Lo que debería ser un espacio de orgullo y convivencia familiar, hoy enfrenta un problema que ya no puede maquillarse: la falta de conciencia ciudadana está convirtiendo el Malecón de Guasave en toda su extensión en un foco constante de contaminación.
A pesar del esfuerzo diario del personal de limpieza por mantener en condiciones dignas este punto emblemático, las quejas ciudadanas evidencian una realidad preocupante.
Bolsas negras llenas de basura, escombros, desechables, cucharas, vasos y residuos de comida, son arrojados a un costado del Río Sinaloa, generando una imagen lamentable y un daño ambiental evidente.
Testigos señalan que no solo algunos visitantes incurren en estas prácticas, sino también ciertos vendedores que, tras concluir su jornada, dejan desperdicios en el lugar. El problema no es la falta de limpieza, sino la ausencia de responsabilidad y respeto por el espacio público.
Resulta inadmisible que, mientras trabajadores se esfuerzan por conservar el malecón limpio, haya personas que sin remordimiento tiren su propia basura en el mismo sitio donde conviven familias y niños. Esta conducta no solo afecta la imagen del municipio, sino que pone en riesgo el entorno natural.

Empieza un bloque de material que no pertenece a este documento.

<file path="config.mk">
export PLATFORM = sky130hd
export DESIGN_NAME = riscv_tag_check_unit
export DESIGN_NICKNAME = d
export VERILOG_FILES = /design/src/rtl/riscv_tag_check_unit_pkg.sv /design/src/rtl/riscv_tag_check_cmp.sv /design/src/rtl/riscv_tag_check_unit.sv
export SDC_FILE = /design/constraint.sdc
export NUM_CORES = 1
export LEC_CHECK = 0
export CORE_MARGIN = 2
export CORE_UTILIZATION = 52
export DETAILED_ROUTE_END_ITERATION = 10
export GPL_TIMING_DRIVEN = 0
export PLACE_DENSITY_LB_ADDON = 0.12
export SYNTH_ARGS = -nofsm -noshare
export SYNTH_HDL_FRONTEND = slang
export SYNTH_SLANG_ARGS = --single-unit
export TNS_END_PERCENT = 50
</file>
<file path="constraint.sdc">
create_clock -name clk -period 3 [get_ports clk]
set_input_delay 0.45 -clock clk [delete_from_list [all_inputs] [get_ports clk]]
set_output_delay 0.45 -clock clk [all_outputs]
set_load 0.02 [all_outputs]
</file>
<file path="src/rtl/riscv_tag_check_unit_pkg.sv">
// Shared definitions for the DIFT tag check path: check-mode encodings and FSM states.
// Holds the riscv_defines additions used by the tag check unit and its comparator.
package riscv_tag_check_unit_pkg;

  localparam int CHK_MODE_WIDTH = 2;

  localparam logic [CHK_MODE_WIDTH-1:0] CHK_MODE_OFF = 2'b00;
  localparam logic [CHK_MODE_WIDTH-1:0] CHK_MODE_A   = 2'b01;
  localparam logic [CHK_MODE_WIDTH-1:0] CHK_MODE_B   = 2'b10;
  localparam logic [CHK_MODE_WIDTH-1:0] CHK_MODE_AB  = 2'b11;

  typedef enum logic {
    TCHK_IDLE,
    TCHK_TRAP
  } tag_chk_state_e;

  function automatic logic mode_checks_a(input logic [CHK_MODE_WIDTH-1:0] mode);
    return (mode == CHK_MODE_A) || (mode == CHK_MODE_AB);
  endfunction

  function automatic logic mode_checks_b(input logic [CHK_MODE_WIDTH-1:0] mode);
    return (mode == CHK_MODE_B) || (mode == CHK_MODE_AB);
  endfunction

endpackage

</file>
<file path="src/rtl/riscv_tag_check_cmp.sv">
// Combinational tag comparator: masks operand tags against the TCR mask and picks the
// offending operand (A wins over B). Shared with the load/store tag checker.
module riscv_tag_check_cmp
  import riscv_tag_check_unit_pkg::*;
#(
  parameter int TAG_WIDTH = 32
) (
  input  logic [CHK_MODE_WIDTH-1:0] mode,
  input  logic [TAG_WIDTH-1:0]      mask,
  input  logic [TAG_WIDTH-1:0]      tag_a,
  input  logic [TAG_WIDTH-1:0]      tag_b,
  output logic                      hit_a,
  output logic                      hit_b,
  output logic                      cause,
  output logic [TAG_WIDTH-1:0]      masked_tag
);

  logic [TAG_WIDTH-1:0] masked_a;
  logic [TAG_WIDTH-1:0] masked_b;

  assign masked_a = tag_a & mask;
  assign masked_b = tag_b & mask;

  assign hit_a = mode_checks_a(mode) && (masked_a != '0);
  assign hit_b = mode_checks_b(mode) && (masked_b != '0);

  assign cause      = ~hit_a;
  assign masked_tag = hit_a ? masked_a : masked_b;

endmodule

</file>
<file path="src/rtl/riscv_tag_check_unit.sv">
// DIFT tag check unit: checks source-operand tags one cycle after issue and raises a held
// security exception until acknowledged. DIFT_VIOLATION_COUNT_EN adds a saturating violation counter.
module riscv_tag_check_unit
  import riscv_tag_check_unit_pkg::*;
#(
  parameter int TAG_WIDTH = 32,
  parameter int PC_WIDTH  = 32
`ifdef DIFT_VIOLATION_COUNT_EN
  , parameter int CNT_WIDTH = 16
`endif
) (
  input  logic                      clk,
  input  logic                      rst,
  input  logic                      valid_i,
  output logic                      ready_o,
  input  logic [CHK_MODE_WIDTH-1:0] check_mode_i,
  input  logic [TAG_WIDTH-1:0]      check_mask_i,
  input  logic [TAG_WIDTH-1:0]      tag_a_i,
  input  logic [TAG_WIDTH-1:0]      tag_b_i,
  input  logic [PC_WIDTH-1:0]       pc_i,
  input  logic                      flush_i,
  output logic                      chk_pass_o,
  output logic                      exc_req_o,
  input  logic                      exc_ack_i,
  output logic [PC_WIDTH-1:0]       exc_pc_o,
  output logic [TAG_WIDTH-1:0]      exc_tag_o,
  output logic                      exc_cause_o
`ifdef DIFT_VIOLATION_COUNT_EN
  , input  logic                    viol_cnt_clr_i
  , output logic [CNT_WIDTH-1:0]    viol_cnt_o
`endif
);

  tag_chk_state_e state;

  logic                      stage_valid;
  logic [CHK_MODE_WIDTH-1:0] stage_mode;
  logic [TAG_WIDTH-1:0]      stage_mask;
  logic [TAG_WIDTH-1:0]      stage_tag_a;
  logic [TAG_WIDTH-1:0]      stage_tag_b;
  logic [PC_WIDTH-1:0]       stage_pc;

  logic                 hit_a;
  logic                 hit_b;
  logic                 cmp_cause;
  logic [TAG_WIDTH-1:0] cmp_tag;

  logic accept;
  logic eval;
  logic trap_go;

  riscv_tag_check_cmp #(
    .TAG_WIDTH (TAG_WIDTH)
  ) u_cmp (
    .mode       (stage_mode),
    .mask       (stage_mask),
    .tag_a      (stage_tag_a),
    .tag_b      (stage_tag_b),
    .hit_a      (hit_a),
    .hit_b      (hit_b),
    .cause      (cmp_cause),
    .masked_tag (cmp_tag)
  );

  // A flush kills both the incoming request and whatever sits in the stage register.
  assign ready_o    = (state == TCHK_IDLE);
  assign exc_req_o  = (state == TCHK_TRAP);
  assign accept     = valid_i & ready_o & ~flush_i;
  assign eval       = ready_o & stage_valid & ~flush_i;
  assign trap_go    = eval & (hit_a | hit_b);
  assign chk_pass_o = eval & ~(hit_a | hit_b);

  always_ff @(posedge clk) begin
    if (rst) begin
      state       <= TCHK_IDLE;
      stage_valid <= 1'b0;
      stage_mode  <= CHK_MODE_OFF;
      stage_mask  <= '0;
      stage_tag_a <= '0;
      stage_tag_b <= '0;
      stage_pc    <= '0;
      exc_pc_o    <= '0;
      exc_tag_o   <= '0;
      exc_cause_o <= 1'b0;
    end else begin
      case (state)
        TCHK_IDLE: begin
          // The request accepted alongside a violation is dropped; the controller flushes anyway.
          stage_valid <= accept & ~trap_go;
          if (accept) begin
            stage_mode  <= check_mode_i;
            stage_mask  <= check_mask_i;
            stage_tag_a <= tag_a_i;
            stage_tag_b <= tag_b_i;
            stage_pc    <= pc_i;
          end
          if (trap_go) begin
            state       <= TCHK_TRAP;
            exc_pc_o    <= stage_pc;
            exc_tag_o   <= cmp_tag;
            exc_cause_o <= cmp_cause;
          end
        end
        TCHK_TRAP: begin
          stage_valid <= 1'b0;
          if (exc_ack_i) begin
            state <= TCHK_IDLE;
          end
        end
        default: begin
          state       <= TCHK_IDLE;
          stage_valid <= 1'b0;
        end
      endcase
    end
  end

`ifdef DIFT_VIOLATION_COUNT_EN
  always_ff @(posedge clk) begin
    if (rst || viol_cnt_clr_i) begin
      viol_cnt_o <= '0;
    end else if (trap_go && (viol_cnt_o != '1)) begin
      viol_cnt_o <= viol_cnt_o + 1'b1;
    end
  end
`endif

endmodule

</file>
==> impl_metrics.csv, run 1 <==
group,metric,value,unit
placed_design,dp_cells,1286,
sta,timing.final.ws_setup,0.235,ns
placed_design,globalplace.congestion,0.959,
sta,max_slew_margin,47.4,%
grt,grt_usage,29.6,%
yosys,seq_area_frac_synth,52.1,%
hold_path,hp-start,"stage_pc[11]",
detailed_routing,drc,0,
detailed_routing,detail-route-antenna-nets,0,
cells_and_area,final_core_util,72.5,%
sta,fin_crit_sh,92.2,%
worst_setup_path,crit_fanout,10,
clock_network,root_buffer,"clkbuf_16",
worst_setup_path,start_kind,"flip-flop",
worst_setup_path,reg2regPathDepth,9,
placed_design,port_buffers,201,
cells_and_area,layout-drive-gt1-share,6.70,%
yosys,avgSynthCellArea,8.40,um^2
detailed_routing,dr.pass1.iters,5,
yosys,synth_top_family_by_area,"simple AND/OR/NAND/NOR gates",
power,p_total,5.58,mW
grt,grt_start_max_net_pins,17,
hold_path,min_path_cells,2,
sta,rsz0062_at_grt,"no",
sta,setup_viol,0,
cells_and_area,area_delta_synth_final,37.7,%
detailed_routing,wl_per_cell,17.7,um
clock_network,postCtsHoldBufs,0,
yosys,muxShareOfSynthArea,8.99,%
placed_design,dp_hpwl,17100,um
cells_and_area,antennaDiodeCount,0,
hold_path,worst_hold_path.endpoint,"stage_pc[11]",
yosys,yosys_warnings,0,
placed_design,dp_worst_setup_slack,-0.105,ns
worst_setup_path,r2r_setup_slack,0.44,ns
cells_and_area,stdcell_area,0.0104,mm^2
detailed_routing,drt_iter0_drc,667,
floorplan,dieArea,0.0155,mm^2
grt,grt_pass1_vias,6941,
yosys,synth_top_cell_area_share,52.1,%
floorplan,die_w,125,um
placed_design,dpl-instance-area,0.00981,mm^2
yosys,synth_xor_area_share,0,%
yosys,yosys.area_share.adder,0,%
power,power_density,535,mW/mm^2
clock_network,cts.sinks,197,
detailed_routing,viasPerCell,5.44,
grt,grt_pass1_wl,36200,um
worst_setup_path,required,2.55,ns
grt,grt_overflow_total,0,
sta,finalHoldViolCount,0,
cells_and_area,stdcell_count,1318,
floorplan,die_h,125,um
floorplan,coreArea,0.0144,mm^2
hold_path,min_path_type,"reg -> reg",
power,max-vdd-ir-drop,524,uV
clock_network,htreeDepth,4,
worst_setup_path,worstPathArrival,2.31,ns
clock_network,cts_buffer_depth,2,
yosys,yosys-top-cells-area,"dfxtp_1 52%, nand2_1 13%, a21oi_1 11%",
floorplan,ioPinCount,203,
sta,max_slew.worst_pin.slew,0.789,ns
detailed_routing,vias,7169,
grt,grt_antenna_before_repair,0,
sta,finClkSkew,0.00784,ns
clock_network,clock_latency,0.43,ns
sta,max_freq,362,MHz
sta,period_needed,2.76,ns
worst_setup_path,reg2reg_from,"stage_mask[1]",
yosys,netlist_area,0.00757,mm^2
worst_setup_path,path_class,"reg -> out",
sta,fin_setup_tns,0,ns
clock_network,clk_pin_slew,0.07,ns
yosys,synth_cells,901,
yosys,synth_compound_area_share,14.5,%
yosys,synth_top_area_cell,"dfxtp_1",
detailed_routing,drt-total-wl,23300,um
power,p_leak,3.67,nW
worst_setup_path,r2r_end,"exc_tag_o[15]",
floorplan,start_util,52.7,%
floorplan,row_count,44,
cells_and_area,finish.net_count,1257,
yosys,yosysUniqueCellTypes,21,
clock_network,cts_tree,"yes",
worst_setup_path,endpoint_kind,"output port",
yosys,syn_nets,1036,
flow_run,maxCapViolCount,0,
outcome,status,"completed",
yosys,yosys.area_share.simple,20.6,%
sta,fin_hold_ws,0.456,ns
sta,slew_viol_final,0,
clock_network,cts_buffers,17,
yosys,ys_seq_elements,197,
[cells by family after synthesis]
kind of cell / after synthesis
mux: 64
buf+inv: 66
flops: 197
compound gates: 198
simple gates: 376
[synthesized netlist by cell type (all sizes together)]
cell type,number
a21oi,164
a22oi,32
and2,1
buf,10
clkbuf,54
dfxtp,197
inv,2
mux2,32
mux2i,32
nand2,263
nand2b,32
nand3,32
nand4,8
nor2,38
nor3,2
o41ai,2
[where the power goes]
| group | total [mW] | switching, mW | internal, mW |
|---|---|---|---|
| Sequential | 2.78 | 0.0795 | 2.70 |
| Combinational | 0.473 | 0.226 | 0.247 |
| Clock | 2.33 | 0.957 | 1.37 |
[worst max path at each step]
stage,start,endpoint,depth (start not counted)
global route,stage_mask[9],chk_pass_o,7
global placement,stage_mask[16],chk_pass_o,7
finish,stage_mask[1],chk_pass_o,7
detailed placement,stage_mask[16],chk_pass_o,7
floorplan,stage_mask[6],chk_pass_o,6
CTS,stage_mask[1],chk_pass_o,7
[cells in the final DEF (no fill, tap or decap), types with 8 or more instances in the layout]
cell,netlist,layout
nor2_1,38,38
nand2_1,263,263
dfxtp_1,197,197
a21oi_1,163,163
mux2i_1,32,32
nand3_1,32,32
clkdlybuf4s50_1,0,200
nand2b_1,32,32
clkbuf_1,54,57
a22oi_1,32,32
nand4_1,8,8
mux2_2,32,32
clkbuf_16,0,17
[worst max-delay path, cell delays in order (launching register included)]
cell	delay, ns
dfxtp_1	0.38
a22oi_1	0.31
nand4_1	0.19
o41ai_4	0.41
buf_6	0.21
nand2_1	0.07
nor2_1	0.12
clkbuf_2	0.20
[registers in the layout (all words and copies together), names as in the netlist]
signal,count
stage_tag_b,32
stage_tag_a,32
exc_cause_o,1
exc_tag_o,32
exc_req_o,1
exc_pc_o,32
stage_mode,2
stage_valid,1
stage_pc,32
stage_mask,32
[routing by layer]
metal  track usage [%]  routed length (um)  up-vias
li1                  -                   -     3466
met1              35.7                9370     3358
met2              50.1               11300      299
met3              9.41                2040       46
met4              10.0                 635        0
met5                 0                   0        -
[cell type report]
class                      instances  area, um^2
buffer                            64         277
clock buffer                      23         478
clock inverter                     8         121
fill                            1166        3950
inverter                           2        7.51
multi-input combinational        638        3350
sequential                       197        3940
tap                              184         230
timing repair buffer             202        2010
[timing repair]
item,4_1_cts,5_1_grt
setup buffers,1,0
pin swaps,1,0
resized for setup,2,2
endpoints found under the setup margin,1,1
No activity file was read; power rests on OpenSTA's default activity.
==> run 2: changes to the inputs <==
- CORE_MARGIN: 2 -> 10
- RECOVER_POWER: default -> 25
==> run 2 against run 1 <==
Net effect: clock power down 7%; design area fell by 0.36%; die area is 27% higher; largest cell class unchanged.
==> impl_metrics.csv, run 2 (same netlist as run 1, synthesis figures left out) <==
group,metric,value,unit
outcome,status,"completed",
cells_and_area,stdcell_area,0.0104,mm^2
power,p_total,5.42,mW
sta,max_slew_margin,47.6,%
cells_and_area,finish.net_count,1257,
cells_and_area,area_delta_synth_final,37.2,%
flow_run,maxCapViolCount,0,
floorplan,start_util,52.5,%
sta,max_slew.worst_pin.slew,0.786,ns
clock_network,root_buffer,"clkbuf_16",
sta,finClkSkew,0.00955,ns
sta,setup_viol,0,
sta,timing.final.ws_setup,0.275,ns
power,max-vdd-ir-drop,579,uV
hold_path,hp-start,"stage_pc[28]",
clock_network,htreeDepth,4,
grt,grt_usage,24.6,%
worst_setup_path,worstPathArrival,2.27,ns
sta,rsz0062_at_grt,"no",
worst_setup_path,start_kind,"flip-flop",
placed_design,port_buffers,201,
cells_and_area,final_core_util,72.0,%
grt,grt_overflow_total,0,
sta,fin_hold_ws,0.456,ns
worst_setup_path,required,2.55,ns
floorplan,die_w,141,um
detailed_routing,wl_per_cell,18.9,um
placed_design,globalplace.congestion,0.988,
floorplan,coreArea,0.0144,mm^2
cells_and_area,stdcell_count,1319,
floorplan,row_count,44,
placed_design,dp_cells,1286,
sta,period_needed,2.72,ns
worst_setup_path,crit_fanout,10,
detailed_routing,drc,0,
clock_network,cts_buffer_depth,2,
grt,grt_antenna_before_repair,2,
sta,slew_viol_final,0,
cells_and_area,final_cell_mix,"263 x nand2_1, 197 x dfxtp_1, 163 x a21oi_1, 163 x clkdlybuf4s50_1, 58 x clkbuf_1",
worst_setup_path,endpoint_kind,"output port",
worst_setup_path,cp-startpoint,"stage_mask[0]",
worst_setup_path,path_class,"reg -> out",
sta,max_freq,367,MHz
detailed_routing,detail-route-antenna-nets,0,
floorplan,ioPinCount,203,
cells_and_area,layout-drive-gt1-share,6.70,%
sta,fin_setup_tns,0,ns
sta,fin_crit_sh,90.8,%
grt,grt_pass1_wl,38800,um
hold_path,min_path_type,"reg -> reg",
floorplan,dieArea,0.0198,mm^2
power,switching_share,23.5,%
power,internal_power,4.14,mW
detailed_routing,drt_iter0_drc,597,
detailed_routing,viasPerCell,5.43,
cells_and_area,layout_commonest_cell,"nand2_1",
power,p_sw,1.27,mW
power,comb_power_share,8.7,%
sta,finalHoldViolCount,0,
detailed_routing,drt-total-wl,24900,um
worst_setup_path,reg2reg_from,"stage_mask[0]",
power,p_leak,3.77,nW
clock_network,cts_tree,"yes",
power,pwr-share-seq,51.2,%
clock_network,cts.sinks,197,
floorplan,die_h,141,um
grt,grt_pass1_vias,7321,
power,power_density,522,mW/mm^2
placed_design,dpl-instance-area,0.00981,mm^2
power,p_clk_share,40.1,%
grt,grt_start_max_net_pins,17,
detailed_routing,dr.pass1.iters,6,
placed_design,dp_hpwl,18800,um
detailed_routing,vias,7163,
clock_network,clk_pin_slew,0.07,ns
cells_and_area,antennaDiodeCount,0,
clock_network,cts_buffers,17,
clock_network,clock_latency,0.43,ns
placed_design,dp_worst_setup_slack,-0.134,ns
## run 2: area by class of cell
cell class | instances | area (um^2)
plain buffers | 64 | 277
clock buffers | 27 | 523
clock inverters | 5 | 38.8
fillers | 1192 | 4040
inverters | 2 | 7.51
multi-input cells | 638 | 3350
flip-flops and latches | 197 | 3940
well taps | 184 | 230
repair buffers | 202 | 2010
## run 2: worst paths after layout
kind,end,slack (ns),depth (start not counted)
min,stage_pc[28],0.46,2
min reg2reg,stage_pc[28],0.46,2
max,chk_pass_o,0.28,7
max reg2reg,exc_tag_o[22],0.45,9
## run 2: power groups by stage
| stage | registers (mW) | clock network (mW) | logic (mW) |
|---|---|---|---|
| 2_1_floorplan | 2.80 | 0 | 0.213 |
| 3_3_place_gp | 2.83 | 0 | 0.458 |
| 3_5_place_dp | 2.83 | 0 | 0.464 |
| 4_1_cts | 2.77 | 2.17 | 0.470 |
| 5_1_grt | 2.78 | 2.29 | 0.514 |
| 6_report | 2.77 | 2.17 | 0.471 |
## run 2: critical path, stage by stage (launching register included)
cell and delay [ns]:
dfxtp_1 0.36, a22oi_1 0.26, nand4_1 0.18, o41ai_4 0.45, buf_6 0.21, nand2_1 0.06, nor2_1 0.11, clkbuf_2 0.21
## run 2: layer usage
metal  vias up  GRT usage (%)  wire (um)
li1       3459              -          -
met2       295           41.7      12100
met3        39           9.81       2620
met1      3366           27.8       9690
met4         4           7.50        481
met5         -              0         26
## run 2: timing repair
item | in CTS | in global routing
setup endpoints to repair | 1 | 1
pin swaps | 1 | 0
hold buffers | 0 | 0
setup buffers | 1 | 0
resized for setup | 2 | 2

El llamado es claro y urgente: se requieren medidas más firmes, mayor vigilancia y, de ser necesario, sanciones ejemplares para quienes continúen ensuciando uno de los espacios más representativos de la ciudad.
Guasave merece un malecón digno. La autoridad debe actuar, pero la ciudadanía también debe asumir su responsabilidad. La limpieza no es solo tarea del gobierno; es un compromiso colectivo.